##### Record set

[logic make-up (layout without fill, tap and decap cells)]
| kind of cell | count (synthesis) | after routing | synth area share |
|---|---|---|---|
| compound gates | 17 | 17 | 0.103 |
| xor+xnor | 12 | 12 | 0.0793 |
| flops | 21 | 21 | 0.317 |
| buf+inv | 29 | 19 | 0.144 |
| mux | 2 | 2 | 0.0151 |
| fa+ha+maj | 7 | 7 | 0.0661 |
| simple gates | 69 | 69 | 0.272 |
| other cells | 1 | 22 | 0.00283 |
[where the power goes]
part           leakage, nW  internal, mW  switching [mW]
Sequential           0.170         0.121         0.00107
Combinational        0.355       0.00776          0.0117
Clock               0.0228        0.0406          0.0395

##########
##### Record set

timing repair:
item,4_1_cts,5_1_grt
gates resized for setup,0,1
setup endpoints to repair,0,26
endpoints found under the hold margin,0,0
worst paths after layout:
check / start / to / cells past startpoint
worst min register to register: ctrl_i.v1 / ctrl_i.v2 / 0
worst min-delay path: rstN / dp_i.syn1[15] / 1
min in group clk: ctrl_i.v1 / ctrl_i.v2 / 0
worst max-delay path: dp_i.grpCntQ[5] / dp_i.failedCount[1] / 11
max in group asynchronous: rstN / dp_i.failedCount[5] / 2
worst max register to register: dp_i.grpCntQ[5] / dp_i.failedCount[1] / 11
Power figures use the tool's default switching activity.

##########
##### Record set

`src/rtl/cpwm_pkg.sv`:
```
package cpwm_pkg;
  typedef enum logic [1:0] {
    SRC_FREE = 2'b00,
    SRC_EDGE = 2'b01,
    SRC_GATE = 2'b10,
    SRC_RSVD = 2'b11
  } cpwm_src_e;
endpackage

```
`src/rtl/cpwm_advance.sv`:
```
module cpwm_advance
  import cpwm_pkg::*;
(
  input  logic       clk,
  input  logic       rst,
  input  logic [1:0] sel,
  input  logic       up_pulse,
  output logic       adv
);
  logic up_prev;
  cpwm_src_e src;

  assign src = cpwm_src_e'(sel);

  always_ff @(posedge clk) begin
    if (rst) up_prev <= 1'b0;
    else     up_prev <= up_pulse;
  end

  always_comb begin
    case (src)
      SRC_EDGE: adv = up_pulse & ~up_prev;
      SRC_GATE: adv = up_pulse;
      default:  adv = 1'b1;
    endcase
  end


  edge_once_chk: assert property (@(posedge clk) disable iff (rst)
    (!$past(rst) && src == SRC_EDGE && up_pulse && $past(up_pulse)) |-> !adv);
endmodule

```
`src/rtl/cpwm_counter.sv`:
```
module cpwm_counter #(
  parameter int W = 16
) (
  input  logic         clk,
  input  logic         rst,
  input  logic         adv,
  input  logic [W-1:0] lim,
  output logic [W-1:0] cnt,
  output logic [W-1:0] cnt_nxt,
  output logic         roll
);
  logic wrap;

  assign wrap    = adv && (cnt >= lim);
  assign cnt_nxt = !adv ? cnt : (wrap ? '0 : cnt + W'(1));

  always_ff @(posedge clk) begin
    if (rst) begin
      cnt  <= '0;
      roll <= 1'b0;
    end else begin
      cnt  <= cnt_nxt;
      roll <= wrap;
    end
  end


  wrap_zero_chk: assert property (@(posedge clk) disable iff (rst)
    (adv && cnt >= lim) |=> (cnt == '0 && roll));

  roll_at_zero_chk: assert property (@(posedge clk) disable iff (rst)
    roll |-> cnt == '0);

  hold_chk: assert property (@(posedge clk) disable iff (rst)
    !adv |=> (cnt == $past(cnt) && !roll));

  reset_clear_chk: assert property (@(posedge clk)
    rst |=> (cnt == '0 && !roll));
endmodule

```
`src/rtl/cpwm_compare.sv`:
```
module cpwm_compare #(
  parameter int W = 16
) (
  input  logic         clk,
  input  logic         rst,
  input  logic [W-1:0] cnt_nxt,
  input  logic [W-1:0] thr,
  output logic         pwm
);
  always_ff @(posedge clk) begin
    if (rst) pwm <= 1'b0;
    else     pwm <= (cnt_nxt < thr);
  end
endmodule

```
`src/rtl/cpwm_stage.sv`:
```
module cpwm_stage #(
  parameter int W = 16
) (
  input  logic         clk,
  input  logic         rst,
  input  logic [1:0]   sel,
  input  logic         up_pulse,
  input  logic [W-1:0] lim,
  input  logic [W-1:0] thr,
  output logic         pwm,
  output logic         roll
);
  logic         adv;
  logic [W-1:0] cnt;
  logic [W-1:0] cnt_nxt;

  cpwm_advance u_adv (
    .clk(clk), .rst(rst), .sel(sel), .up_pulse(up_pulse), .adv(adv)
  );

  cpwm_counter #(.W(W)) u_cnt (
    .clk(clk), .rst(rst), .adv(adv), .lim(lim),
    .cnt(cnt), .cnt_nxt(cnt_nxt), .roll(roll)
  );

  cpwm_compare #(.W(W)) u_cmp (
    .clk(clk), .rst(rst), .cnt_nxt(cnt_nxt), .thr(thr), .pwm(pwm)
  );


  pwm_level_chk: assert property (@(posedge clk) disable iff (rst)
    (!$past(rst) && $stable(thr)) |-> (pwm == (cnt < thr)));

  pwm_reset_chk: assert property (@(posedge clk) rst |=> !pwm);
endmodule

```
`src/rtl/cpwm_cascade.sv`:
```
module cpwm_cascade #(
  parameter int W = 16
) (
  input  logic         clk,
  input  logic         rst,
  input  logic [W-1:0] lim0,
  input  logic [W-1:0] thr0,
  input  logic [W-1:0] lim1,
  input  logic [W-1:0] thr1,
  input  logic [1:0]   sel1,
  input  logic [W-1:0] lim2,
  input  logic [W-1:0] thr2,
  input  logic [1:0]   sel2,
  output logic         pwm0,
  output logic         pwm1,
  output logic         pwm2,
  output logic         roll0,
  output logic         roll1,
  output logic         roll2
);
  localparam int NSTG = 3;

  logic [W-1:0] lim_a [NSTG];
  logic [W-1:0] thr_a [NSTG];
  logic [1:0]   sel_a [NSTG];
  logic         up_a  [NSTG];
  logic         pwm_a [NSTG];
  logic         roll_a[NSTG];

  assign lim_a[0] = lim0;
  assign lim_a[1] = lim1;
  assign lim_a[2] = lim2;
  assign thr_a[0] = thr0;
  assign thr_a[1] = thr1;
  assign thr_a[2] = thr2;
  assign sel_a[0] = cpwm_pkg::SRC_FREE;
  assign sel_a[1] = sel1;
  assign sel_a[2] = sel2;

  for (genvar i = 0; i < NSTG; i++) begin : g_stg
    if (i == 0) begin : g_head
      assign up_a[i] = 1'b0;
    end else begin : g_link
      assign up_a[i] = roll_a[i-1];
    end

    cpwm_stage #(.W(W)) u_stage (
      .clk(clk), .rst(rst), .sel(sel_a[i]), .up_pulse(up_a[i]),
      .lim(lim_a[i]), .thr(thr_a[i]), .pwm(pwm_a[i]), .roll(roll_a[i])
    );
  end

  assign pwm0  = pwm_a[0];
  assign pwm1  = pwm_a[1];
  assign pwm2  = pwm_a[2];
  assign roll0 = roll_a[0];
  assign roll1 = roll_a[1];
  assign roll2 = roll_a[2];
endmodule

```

##########

### What to work on
Give an exact copy of the lines above from the line with "endpoints found under the hold margin,0,0" up to and including the line with "Power figures use", and leave everything else out.

### Written solution
endpoints found under the hold margin,0,0
worst paths after layout:
check / start / to / cells past startpoint
worst min register to register: ctrl_i.v1 / ctrl_i.v2 / 0
worst min-delay path: rstN / dp_i.syn1[15] / 1
min in group clk: ctrl_i.v1 / ctrl_i.v2 / 0
worst max-delay path: dp_i.grpCntQ[5] / dp_i.failedCount[1] / 11
max in group asynchronous: rstN / dp_i.failedCount[5] / 2
worst max register to register: dp_i.grpCntQ[5] / dp_i.failedCount[1] / 11
Power figures use the tool's default switching activity.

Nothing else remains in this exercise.